DIRECTIONS FOR THIS TASK> Copy out each line of the data below in which "lines" appears.

** DATA LISTING follows **

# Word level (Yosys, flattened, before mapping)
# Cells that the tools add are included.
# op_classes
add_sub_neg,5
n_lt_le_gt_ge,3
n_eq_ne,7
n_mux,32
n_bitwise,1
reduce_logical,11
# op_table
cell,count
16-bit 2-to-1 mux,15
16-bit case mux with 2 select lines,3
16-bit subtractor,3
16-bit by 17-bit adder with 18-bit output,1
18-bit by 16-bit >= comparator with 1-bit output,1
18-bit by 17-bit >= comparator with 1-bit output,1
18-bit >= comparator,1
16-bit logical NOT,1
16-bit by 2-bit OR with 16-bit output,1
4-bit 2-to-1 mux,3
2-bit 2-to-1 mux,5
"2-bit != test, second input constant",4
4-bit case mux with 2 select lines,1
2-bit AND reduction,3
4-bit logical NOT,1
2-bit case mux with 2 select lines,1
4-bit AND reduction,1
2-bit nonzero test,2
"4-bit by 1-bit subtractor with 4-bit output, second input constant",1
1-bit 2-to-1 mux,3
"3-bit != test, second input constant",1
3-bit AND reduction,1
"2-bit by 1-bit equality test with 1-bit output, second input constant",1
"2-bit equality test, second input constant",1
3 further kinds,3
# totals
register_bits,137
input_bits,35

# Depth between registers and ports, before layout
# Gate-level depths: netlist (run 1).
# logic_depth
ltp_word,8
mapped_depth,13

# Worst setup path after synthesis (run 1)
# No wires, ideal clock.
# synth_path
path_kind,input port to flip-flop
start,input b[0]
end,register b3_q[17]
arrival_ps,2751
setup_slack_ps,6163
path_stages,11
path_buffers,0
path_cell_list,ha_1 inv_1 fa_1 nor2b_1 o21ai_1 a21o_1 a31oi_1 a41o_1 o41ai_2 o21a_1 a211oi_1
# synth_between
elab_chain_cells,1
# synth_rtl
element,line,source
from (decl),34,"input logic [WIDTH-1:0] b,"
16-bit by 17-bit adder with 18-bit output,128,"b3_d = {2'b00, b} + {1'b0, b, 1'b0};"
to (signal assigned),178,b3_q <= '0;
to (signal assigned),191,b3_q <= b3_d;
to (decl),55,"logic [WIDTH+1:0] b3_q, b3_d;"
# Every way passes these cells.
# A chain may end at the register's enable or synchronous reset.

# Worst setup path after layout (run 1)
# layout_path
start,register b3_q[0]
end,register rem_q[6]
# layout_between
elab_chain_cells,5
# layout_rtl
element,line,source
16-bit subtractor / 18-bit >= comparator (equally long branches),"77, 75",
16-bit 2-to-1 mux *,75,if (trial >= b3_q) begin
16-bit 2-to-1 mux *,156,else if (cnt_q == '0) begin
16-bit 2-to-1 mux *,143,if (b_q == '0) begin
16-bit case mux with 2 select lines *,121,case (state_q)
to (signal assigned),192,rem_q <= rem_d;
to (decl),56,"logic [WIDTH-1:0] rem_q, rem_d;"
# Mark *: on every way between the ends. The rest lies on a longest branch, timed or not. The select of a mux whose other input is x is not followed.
$ cat src/rtl/ctrl_time_sched_8.sv
// Step counter plus double-buffered 8-event table; commits swap in only at a period wrap.
// Latency: all outputs registered, one cycle after their cause. Backpressure: commit while pending is ignored.
// Optional CTRL_TIME_SORT_CHECK_EN: reject unsorted or out-of-range tables at load with a cfg_err pulse.
module ctrl_time_sched_8
  import ctrl_time_sched_8_pkg::*;
#(
  parameter int            CW      = CTRL_CW,
  parameter logic [CW-1:0] PER_RST = '0
) (
  input  logic                  clk,
  input  logic                  sta,
  input  logic [CW-1:0]         period,
  input  logic                  wr_en,
  input  logic [CTRL_IDX_W-1:0] wr_idx,
  input  logic [CW-1:0]         wr_time,
  input  logic                  wr_value,
  input  logic                  commit,
  output logic                  pending,
  output logic                  wrap,
  output logic [CW-1:0]         counter,
  output logic [CW-1:0]         time_1,
  output logic [CW-1:0]         time_2,
  output logic [CW-1:0]         time_3,
  output logic [CW-1:0]         time_4,
  output logic [CW-1:0]         time_5,
  output logic [CW-1:0]         time_6,
  output logic [CW-1:0]         time_7,
  output logic [CW-1:0]         time_8,
  output logic                  value_1,
  output logic                  value_2,
  output logic                  value_3,
  output logic                  value_4,
  output logic                  value_5,
  output logic                  value_6,
  output logic                  value_7,
  output logic                  value_8,
  output logic                  cfg_err
);

  localparam int NEV = CTRL_NEV;

  sched_st_e            state_q, state_d;
  logic [CW-1:0]        cnt_q, cnt_d;
  logic [CW-1:0]        per_q, per_d;
  logic [CW-1:0]        per_sh_q, per_sh_d;
  logic                 wrap_q, wrap_d;
  logic                 last_step, load_req, load;
  logic [NEV-1:0][CW:0] shadow, active;

  assign last_step = (per_q != '0) && (cnt_q == per_q - CW'(1));
  // A frozen counter (period 0) has no boundary to wait for, so any cycle is a boundary.
  assign load_req  = (state_q == ST_ARMED) && ((per_q == '0) || last_step);

`ifdef CTRL_TIME_SORT_CHECK_EN
  logic tbl_good, cfg_err_q, cfg_err_d;

  function automatic logic tbl_ok(input logic [NEV-1:0][CW:0] tbl, input logic [CW-1:0] per);
    logic          ok;
    logic          gap;
    logic [CW-1:0] prev;
    logic [CW-1:0] t;
    ok   = 1'b1;
    gap  = 1'b0;
    prev = '0;
    for (int i = 0; i < NEV; i++) begin
      t = tbl[i][CW-1:0];
      if (t == '0) begin
        gap = 1'b1;
      end else begin
        if (gap || (t <= prev) || (t > per)) ok = 1'b0;
        prev = t;
      end
    end
    return ok;
  endfunction

  assign tbl_good = tbl_ok(shadow, per_sh_q);
  assign load     = load_req && tbl_good;

  always_comb begin
    cfg_err_d = load_req && !tbl_good;
  end

  always_ff @(posedge clk) begin
    if (sta) cfg_err_q <= 1'b0;
    else     cfg_err_q <= cfg_err_d;
  end

  assign cfg_err = cfg_err_q;
`else
  logic unused_shadow;
  assign unused_shadow = ^shadow;
  assign load          = load_req;
  assign cfg_err       = 1'b0;
`endif

  always_ff @(posedge clk) begin
    if (sta) state_q <= ST_IDLE;
    else     state_q <= state_d;
  end

  always_comb begin
    state_d = state_q;
    case (state_q)
      ST_IDLE:  if (commit)   state_d = ST_ARMED;
      ST_ARMED: if (load_req) state_d = ST_IDLE;
      default:                state_d = ST_IDLE;
    endcase
  end

  always_comb begin
    per_sh_d = per_sh_q;
    if ((state_q == ST_IDLE) && commit) per_sh_d = period;
    per_d = load ? per_sh_q : per_q;
    if (per_q == '0) begin
      cnt_d  = '0;
      wrap_d = 1'b0;
    end else if (last_step) begin
      cnt_d  = '0;
      wrap_d = 1'b1;
    end else begin
      cnt_d  = cnt_q + CW'(1);
      wrap_d = 1'b0;
    end
  end

  always_ff @(posedge clk) begin
    if (sta) begin
      cnt_q    <= '0;
      wrap_q   <= 1'b0;
      per_q    <= PER_RST;
      per_sh_q <= '0;
    end else begin
      cnt_q    <= cnt_d;
      wrap_q   <= wrap_d;
      per_q    <= per_d;
      per_sh_q <= per_sh_d;
    end
  end

  ctrl_time_sched_8_bank #(.CW(CW), .NEV(NEV)) u_bank (
    .clk      (clk),
    .sta      (sta),
    .wr_en    (wr_en),
    .wr_idx   (wr_idx),
    .wr_time  (wr_time),
    .wr_value (wr_value),
    .load     (load),
    .shadow   (shadow),
    .active   (active)
  );

  assign pending = (state_q == ST_ARMED);
  assign wrap    = wrap_q;
  assign counter = cnt_q;
  assign time_1  = active[0][CW-1:0];
  assign time_2  = active[1][CW-1:0];
  assign time_3  = active[2][CW-1:0];
  assign time_4  = active[3][CW-1:0];
  assign time_5  = active[4][CW-1:0];
  assign time_6  = active[5][CW-1:0];
  assign time_7  = active[6][CW-1:0];
  assign time_8  = active[7][CW-1:0];
  assign value_1 = active[0][CW];
  assign value_2 = active[1][CW];
  assign value_3 = active[2][CW];
  assign value_4 = active[3][CW];
  assign value_5 = active[4][CW];
  assign value_6 = active[5][CW];
  assign value_7 = active[6][CW];
  assign value_8 = active[7][CW];

endmodule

** End of DATA LISTING **

RESULT OF THE EXERCISE>
16-bit case mux with 2 select lines,3
4-bit case mux with 2 select lines,1
2-bit case mux with 2 select lines,1
16-bit case mux with 2 select lines *,121,case (state_q)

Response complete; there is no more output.